What you should do: Search the data for the string "stays", and report each line where it is found.

Collected data:

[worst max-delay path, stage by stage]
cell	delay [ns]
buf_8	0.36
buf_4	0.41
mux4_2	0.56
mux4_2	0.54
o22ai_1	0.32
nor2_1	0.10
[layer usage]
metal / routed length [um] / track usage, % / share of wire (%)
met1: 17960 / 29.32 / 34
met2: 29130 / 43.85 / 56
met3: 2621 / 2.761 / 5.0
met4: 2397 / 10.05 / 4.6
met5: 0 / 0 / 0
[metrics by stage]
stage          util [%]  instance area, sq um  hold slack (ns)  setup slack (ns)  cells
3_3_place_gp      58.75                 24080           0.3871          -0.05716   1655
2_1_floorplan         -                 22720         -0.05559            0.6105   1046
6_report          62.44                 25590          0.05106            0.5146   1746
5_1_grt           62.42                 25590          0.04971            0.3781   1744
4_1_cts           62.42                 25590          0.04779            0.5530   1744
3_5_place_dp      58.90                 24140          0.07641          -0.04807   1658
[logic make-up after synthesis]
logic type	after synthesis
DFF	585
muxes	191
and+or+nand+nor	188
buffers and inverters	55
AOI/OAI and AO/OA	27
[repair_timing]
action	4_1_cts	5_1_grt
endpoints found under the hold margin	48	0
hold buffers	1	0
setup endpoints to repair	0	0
### src/rtl/pctr_pkg.sv
package pctr_pkg;

    localparam int CLUSTER_COUNT     = 4;
    localparam int SLOTS_PER_CLUSTER = 16;
    localparam int TREE_SIZE         = 512;
    localparam int ROWS_PER_TREE     = 8;
    localparam int ROW_BITS          = 32;

    localparam int TOTAL_SLOTS = CLUSTER_COUNT * SLOTS_PER_CLUSTER;
    localparam int SLOT_IDX_W  = (TOTAL_SLOTS > 1) ? $clog2(TOTAL_SLOTS) : 1;
    localparam int FREE_W      = $clog2(TREE_SIZE + 1);
    localparam int ROW_SHIFT   = $clog2(ROWS_PER_TREE);

    localparam int FUNC_W     = 3;
    localparam int CLUSTER_W  = 2;
    localparam int SLOT_W     = 4;
    localparam int TREE_W     = 29;
    localparam int FRAMES_W   = 10;
    localparam int NEW_ROW_W  = 32;
    localparam int OUT_FREE_W = 10;
    localparam int OUT_ROW_W  = 32;
    localparam int THRESH_W   = 16;
    localparam int CFG_IDX_W  = 1;
    localparam int CFG_DATA_W = 16;

    localparam int SUM_W  = ((FREE_W > FRAMES_W) ? FREE_W : FRAMES_W) + 1;
    localparam int TCMP_W = ROW_BITS + TREE_W;

    localparam logic [FUNC_W-1:0] OP_GET       = 3'd0;
    localparam logic [FUNC_W-1:0] OP_PUT       = 3'd1;
    localparam logic [FUNC_W-1:0] OP_SET_START = 3'd2;
    localparam logic [FUNC_W-1:0] OP_SWAP      = 3'd3;
    localparam logic [FUNC_W-1:0] OP_DRAIN     = 3'd4;
    localparam logic [FUNC_W-1:0] OP_FREE_INC  = 3'd5;

    localparam logic [CFG_IDX_W-1:0] REG_FREE_RESERVE_EN = 1'd0;
    localparam logic [CFG_IDX_W-1:0] REG_FREE_THRESHOLD  = 1'd1;

    localparam logic               FREE_RESERVE_EN_RST = 1'b1;
    localparam logic [THRESH_W-1:0] FREE_THRESHOLD_RST = 16'd4;

    typedef struct packed {
        logic                 present;
        logic [FREE_W-1:0]    free;
        logic [ROW_BITS-1:0]  row;
    } resv_entry_t;

    typedef struct packed {
        logic [TREE_W-1:0]   tree;
        logic [THRESH_W-1:0] count;
    } hist_entry_t;

    localparam int RESV_W = $bits(resv_entry_t);
    localparam int HIST_W = $bits(hist_entry_t);

    typedef struct packed {
        logic [FUNC_W-1:0]    func;
        logic [CLUSTER_W-1:0] cluster;
        logic [SLOT_W-1:0]    slot;
        logic                 tree_given;
        logic [TREE_W-1:0]    tree;
        logic [FRAMES_W-1:0]  frames;
        logic [NEW_ROW_W-1:0] new_row;
    } req_t;

    typedef struct packed {
        logic                  success;
        logic                  old_present;
        logic [CLUSTER_W-1:0]  out_cluster;
        logic [OUT_FREE_W-1:0] old_free;
        logic [OUT_ROW_W-1:0]  old_row;
    } rsp_t;

    typedef struct packed {
        logic resv_we;
        logic hist_we;
    } upd_t;

    function automatic logic slot_in_range(logic [CLUSTER_W-1:0] cluster,
                                           logic [SLOT_W-1:0] slot);
        return (int'(cluster) < CLUSTER_COUNT) && (int'(slot) < SLOTS_PER_CLUSTER);
    endfunction

    function automatic logic [SLOT_IDX_W-1:0] slot_index(logic [CLUSTER_W-1:0] cluster,
                                                         logic [SLOT_W-1:0] slot);
        return SLOT_IDX_W'(int'(cluster) * SLOTS_PER_CLUSTER + int'(slot));
    endfunction

endpackage
**src/sv/pmm_pkg.sv**
```systemverilog
// shared constants and types for the one-mismatch pattern matcher
`timescale 1ns / 1ps
package pmm_pkg;

  // pattern storage and widths
  localparam int MAX_PATTERN = 64;
  localparam int IDX_W       = $clog2(MAX_PATTERN);
  localparam int LEN_W       = $clog2(MAX_PATTERN + 1);
  localparam int CHAR_W      = 8;
  localparam int CNT_W       = 32;
  localparam int MM_W        = 2;

  localparam logic [MM_W-1:0]  MM_SAT  = MM_W'(2);
  localparam logic [CNT_W-1:0] CNT_MAX = {CNT_W{1'b1}};

  // request codes
  localparam logic REQ_LOAD = 1'b0;
  localparam logic REQ_TEXT = 1'b1;

  // configuration port
  localparam int APB_ADDR_W = 3;
  localparam int APB_DATA_W = 32;
  localparam logic REG_PATTERN_LEN = 1'b0;

  // broadcast control seen by every cell of the row
  typedef struct packed {
    logic              load;
    logic              text;
    logic              start;
    logic [CHAR_W-1:0] ch;
    logic [IDX_W-1:0]  idx;
    logic [LEN_W-1:0]  len;
  } pmm_cell_ctrl_t;

  // one result transaction
  typedef struct packed {
    logic              window_full;
    logic              match;
    logic [CNT_W-1:0]  match_start;
    logic [MM_W-1:0]   mismatch_count;
    logic [CNT_W-1:0]  match_total;
  } pmm_result_t;

endpackage

```
**src/sv/pmm_if.sv**
```systemverilog
// valid/ready channel interfaces for input items and results
`timescale 1ns / 1ps
interface pmm_in_if;
  logic                       valid;
  logic                       ready;
  logic                       req_type;
  logic [pmm_pkg::CHAR_W-1:0] char_code;
  logic [pmm_pkg::IDX_W-1:0]  pattern_index;
  logic                       text_start;

  modport source (output valid, req_type, char_code, pattern_index, text_start,
                  input ready);
  modport sink (input valid, req_type, char_code, pattern_index, text_start,
                output ready);
endinterface

interface pmm_out_if;
  logic                      valid;
  logic                      ready;
  logic                      window_full;
  logic                      match;
  logic [pmm_pkg::CNT_W-1:0] match_start;
  logic [pmm_pkg::MM_W-1:0]  mismatch_count;
  logic [pmm_pkg::CNT_W-1:0] match_total;

  modport source (output valid, window_full, match, match_start, mismatch_count,
                  match_total, input ready);
  modport sink (input valid, window_full, match, match_start, mismatch_count,
                match_total, output ready);
endinterface

```
**src/sv/pmm_cell.sv**
```systemverilog
// one cell of the row: a pattern byte and the partial mismatch count of one alignment
`timescale 1ns / 1ps
module pmm_cell (
  input  logic                      clk,
  input  logic                      rst,
  input  logic [pmm_pkg::IDX_W-1:0] cell_idx,
  input  pmm_pkg::pmm_cell_ctrl_t   ctrl,
  input  logic [pmm_pkg::MM_W-1:0]  sum_in,
  output logic [pmm_pkg::MM_W-1:0]  sum_out
);
  import pmm_pkg::*;

  logic [CHAR_W-1:0] pat;
  logic [MM_W-1:0]   pm;
  logic [MM_W-1:0]   base;
  logic              diff;
  logic              in_use;

  // pattern byte, loaded by index
  always_ff @(posedge clk) begin
    if (ctrl.load && ctrl.idx == cell_idx) begin
      pat <= ctrl.ch;
    end
  end

  // count carried on with this position compared, saturating at two
  assign diff = (pat != ctrl.ch);
  assign base = ctrl.start ? '0 : pm;
  assign sum_out = (base == MM_SAT) ? MM_SAT : base + MM_W'(diff);

  assign in_use = ({1'b0, cell_idx} < ctrl.len);

  // count shifts in from the left neighbour; cell zero clears, cells beyond the length hold and clear at a text start
  always_ff @(posedge clk) begin
    if (rst) begin
      pm <= '0;
    end else if (ctrl.text) begin
      if (cell_idx == '0) begin
        pm <= '0;
      end else if (in_use) begin
        pm <= sum_in;
      end else if (ctrl.start) begin
        pm <= '0;
      end
    end
  end

endmodule

```
**src/sv/pmm_cell_row.sv**
```systemverilog
// row of matcher cells and selection of the count that closes the window
`timescale 1ns / 1ps
module pmm_cell_row (
  input  logic                     clk,
  input  logic                     rst,
  input  pmm_pkg::pmm_cell_ctrl_t  ctrl,
  output logic [pmm_pkg::MM_W-1:0] fin
);
  import pmm_pkg::*;

  logic [MM_W-1:0]  sums [MAX_PATTERN];
  logic [IDX_W-1:0] last;

  // chain of cells, each but the first fed by its left neighbour
  for (genvar j = 0; j < MAX_PATTERN; j++) begin : g_cell
    logic [MM_W-1:0] left;
    if (j == 0) begin : g_first
      assign left = '0;
    end else begin : g_rest
      assign left = sums[j-1];
    end
    pmm_cell u_cell (
      .clk      (clk),
      .rst      (rst),
      .cell_idx (IDX_W'(j)),
      .ctrl     (ctrl),
      .sum_in   (left),
      .sum_out  (sums[j])
    );
  end

  // the cell at the last pattern position gives the full-window count
  assign last = IDX_W'(ctrl.len - LEN_W'(1));
  assign fin  = sums[last];

endmodule

```
**src/sv/pmm_out_buf.sv**
```systemverilog
// two-entry result buffer so the input side keeps flowing while a result waits
`timescale 1ns / 1ps
module pmm_out_buf (
  input  logic                 clk,
  input  logic                 rst,
  input  logic                 push,
  input  pmm_pkg::pmm_result_t push_data,
  output logic                 space,
  pmm_out_if.source            result
);
  import pmm_pkg::*;

  pmm_result_t slot [2];
  logic [1:0]  cnt;
  logic        pop;

  assign pop   = result.valid && result.ready;
  assign space = (cnt != 2'd2);

  // occupancy
  always_ff @(posedge clk) begin
    if (rst) begin
      cnt <= '0;
    end else if (push && !pop) begin
      cnt <= cnt + 2'd1;
    end else if (pop && !push) begin
      cnt <= cnt - 2'd1;
    end
  end

  // head is slot 0, the skid entry slot 1
  always_ff @(posedge clk) begin
    if (push && pop) begin
      if (cnt == 2'd1) begin
        slot[0] <= push_data;
      end else begin
        slot[0] <= slot[1];
        slot[1] <= push_data;
      end
    end else if (push) begin
      if (cnt == 2'd0) begin
        slot[0] <= push_data;
      end else begin
        slot[1] <= push_data;
      end
    end else if (pop) begin
      slot[0] <= slot[1];
    end
  end

  assign result.valid          = (cnt != 2'd0);
  assign result.window_full    = slot[0].window_full;
  assign result.match          = slot[0].match;
  assign result.match_start    = slot[0].match_start;
  assign result.mismatch_count = slot[0].mismatch_count;
  assign result.match_total    = slot[0].match_total;

  // occupancy stays within two entries
  a_cnt_range: assert property (@(posedge clk) disable iff (rst) cnt != 2'd3)
    else $error("result buffer occupancy out of range");

  // no push into a full buffer
  a_no_overflow: assert property (@(posedge clk) disable iff (rst)
    (cnt == 2'd2) |-> !push)
    else $error("push into full result buffer");

  // a waiting result leaves only through a pop
  a_hold: assert property (@(posedge clk) disable iff (rst)
    (result.valid && !result.ready) |=> result.valid)
    else $error("result dropped while stalled");

endmodule

```
**src/sv/pattern_match_one_mismatch.sv**
```systemverilog
// top level: one-mismatch pattern matcher with configuration port and counters
// a result is registered in the result buffer when its text transaction is accepted
// throughput: one transaction per cycle, pattern load or text byte, while the result buffer has space
// all cells update together in the cell row; a two-entry result buffer decouples stalls
// reset: pattern length to one, partial counts and counters to zero, buffer empty
// pattern bytes are not cleared by reset and must be loaded before use
`timescale 1ns / 1ps
module pattern_match_one_mismatch (
  input  logic                           clk,
  input  logic                           rst,
  pmm_in_if.sink                         item,
  pmm_out_if.source                      result,
  input  logic                           psel,
  input  logic                           penable,
  input  logic                           pwrite,
  input  logic [pmm_pkg::APB_ADDR_W-1:0] paddr,
  input  logic [pmm_pkg::APB_DATA_W-1:0] pwdata,
  output logic [pmm_pkg::APB_DATA_W-1:0] prdata,
  output logic                           pready
);
  import pmm_pkg::*;

  logic [LEN_W-1:0] pattern_len;
  logic [LEN_W-1:0] len_eff;
  logic             cfg_wr;
  logic             reg_sel;

  logic             accept;
  logic             text;
  logic             space;
  pmm_cell_ctrl_t   ctrl;
  logic [MM_W-1:0]  fin;

  logic [CNT_W-1:0] chars_seen;
  logic [CNT_W-1:0] chars_seen_next;
  logic [CNT_W-1:0] hit_total;
  logic [CNT_W-1:0] hit_total_base;
  logic [CNT_W-1:0] hit_total_next;
  logic             full;
  logic             hit;
  pmm_result_t      res;

  // configuration port
  assign pready  = 1'b1;
  assign reg_sel = paddr[2];
  assign cfg_wr  = psel && penable && pwrite && (reg_sel == REG_PATTERN_LEN);

  always_ff @(posedge clk) begin
    if (rst) begin
      pattern_len <= LEN_W'(1);
    end else if (cfg_wr) begin
      pattern_len <= pwdata[LEN_W-1:0];
    end
  end

  assign prdata = (reg_sel == REG_PATTERN_LEN) ?
                  {{(APB_DATA_W-LEN_W){1'b0}}, pattern_len} : '0;

  // length clamped to the usable range
  always_comb begin
    if (pattern_len == '0) begin
      len_eff = LEN_W'(1);
    end else if (pattern_len > LEN_W'(MAX_PATTERN)) begin
      len_eff = LEN_W'(MAX_PATTERN);
    end else begin
      len_eff = pattern_len;
    end
  end

  // input handshake and broadcast to the cells
  assign item.ready = space;
  assign accept     = item.valid && item.ready;
  assign text       = accept && (item.req_type == REQ_TEXT);

  assign ctrl.load  = accept && (item.req_type == REQ_LOAD);
  assign ctrl.text  = text;
  assign ctrl.start = item.text_start;
  assign ctrl.ch    = item.char_code;
  assign ctrl.idx   = item.pattern_index;
  assign ctrl.len   = len_eff;

  pmm_cell_row u_row (
    .clk  (clk),
    .rst  (rst),
    .ctrl (ctrl),
    .fin  (fin)
  );

  // text position and match counters, both saturating
  always_comb begin
    if (item.text_start) begin
      chars_seen_next = CNT_W'(1);
      hit_total_base  = '0;
    end else begin
      chars_seen_next = (chars_seen == CNT_MAX) ? chars_seen : chars_seen + CNT_W'(1);
      hit_total_base  = hit_total;
    end
    full = (chars_seen_next >= {{(CNT_W-LEN_W){1'b0}}, len_eff});
    hit  = full && (fin != MM_SAT);
    hit_total_next = (hit && hit_total_base != CNT_MAX) ? hit_total_base + CNT_W'(1)
                                                         : hit_total_base;
  end

  always_ff @(posedge clk) begin
    if (rst) begin
      chars_seen <= '0;
      hit_total  <= '0;
    end else if (text) begin
      chars_seen <= chars_seen_next;
      hit_total  <= hit_total_next;
    end
  end

  // result transaction
  assign res.window_full    = full;
  assign res.match          = hit;
  assign res.match_start    = full ? chars_seen_next - {{(CNT_W-LEN_W){1'b0}}, len_eff} : '0;
  assign res.mismatch_count = full ? fin : '0;
  assign res.match_total    = hit_total_next;

  pmm_out_buf u_buf (
    .clk       (clk),
    .rst       (rst),
    .push      (text),
    .push_data (res),
    .space     (space),
    .result    (result)
  );

  // reset leaves a pattern length of one
  a_len_reset: assert property (@(posedge clk) rst |=> pattern_len == LEN_W'(1))
    else $error("pattern length not restored by reset");

  // a match only comes from a full window
  a_match_full: assert property (@(posedge clk) disable iff (rst)
    text && res.match |-> res.window_full)
    else $error("match reported without full window");

  // within one text the match total never falls
  a_total_mono: assert property (@(posedge clk) disable iff (rst)
    (text && !item.text_start) |=> hit_total >= $past(hit_total))
    else $error("match total decreased within a text");

  // the clamped length stays in the usable range
  a_len_range: assert property (@(posedge clk) disable iff (rst)
    len_eff != '0 && len_eff <= LEN_W'(MAX_PATTERN))
    else $error("effective pattern length out of range");

endmodule
```
**src/flat_wrapper.sv**
```systemverilog
// flat-port wrapper written by rule: the top's interface ports become plain ports
module pattern_match_one_mismatch_flat import pmm_pkg::*;
  (clk, rst, psel, penable, pwrite, paddr, pwdata, prdata, pready, item_valid, item_req_type, item_char_code, item_pattern_index, item_text_start, item_ready, result_valid, result_window_full, result_match, result_match_start, result_mismatch_count, result_match_total, result_ready);
  pmm_in_if item_i ();
  pmm_out_if result_i ();
  input  logic clk;
  input  logic rst;
  input  logic psel;
  input  logic penable;
  input  logic pwrite;
  input  logic [pmm_pkg::APB_ADDR_W-1:0] paddr;
  input  logic [pmm_pkg::APB_DATA_W-1:0] pwdata;
  output logic [pmm_pkg::APB_DATA_W-1:0] prdata;
  output logic pready;
  input wire logic [$bits(item_i.valid)-1:0] item_valid;
  input wire logic [$bits(item_i.req_type)-1:0] item_req_type;
  input wire logic [$bits(item_i.char_code)-1:0] item_char_code;
  input wire logic [$bits(item_i.pattern_index)-1:0] item_pattern_index;
  input wire logic [$bits(item_i.text_start)-1:0] item_text_start;
  output wire logic [$bits(item_i.ready)-1:0] item_ready;
  output wire logic [$bits(result_i.valid)-1:0] result_valid;
  output wire logic [$bits(result_i.window_full)-1:0] result_window_full;
  output wire logic [$bits(result_i.match)-1:0] result_match;
  output wire logic [$bits(result_i.match_start)-1:0] result_match_start;
  output wire logic [$bits(result_i.mismatch_count)-1:0] result_mismatch_count;
  output wire logic [$bits(result_i.match_total)-1:0] result_match_total;
  input wire logic [$bits(result_i.ready)-1:0] result_ready;
  assign item_i.valid = item_valid;
  assign item_i.req_type = item_req_type;
  assign item_i.char_code = item_char_code;
  assign item_i.pattern_index = item_pattern_index;
  assign item_i.text_start = item_text_start;
  assign item_ready = item_i.ready;
  assign result_valid = result_i.valid;
  assign result_window_full = result_i.window_full;
  assign result_match = result_i.match;
  assign result_match_start = result_i.match_start;
  assign result_mismatch_count = result_i.mismatch_count;
  assign result_match_total = result_i.match_total;
  assign result_i.ready = result_ready;
  pattern_match_one_mismatch u_core (.clk(clk), .rst(rst), .item(item_i), .result(result_i), .psel(psel), .penable(penable), .pwrite(pwrite), .paddr(paddr), .pwdata(pwdata), .prdata(prdata), .pready(pready));
endmodule
```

Response for this exercise:
  // occupancy stays within two entries
  // the clamped length stays in the usable range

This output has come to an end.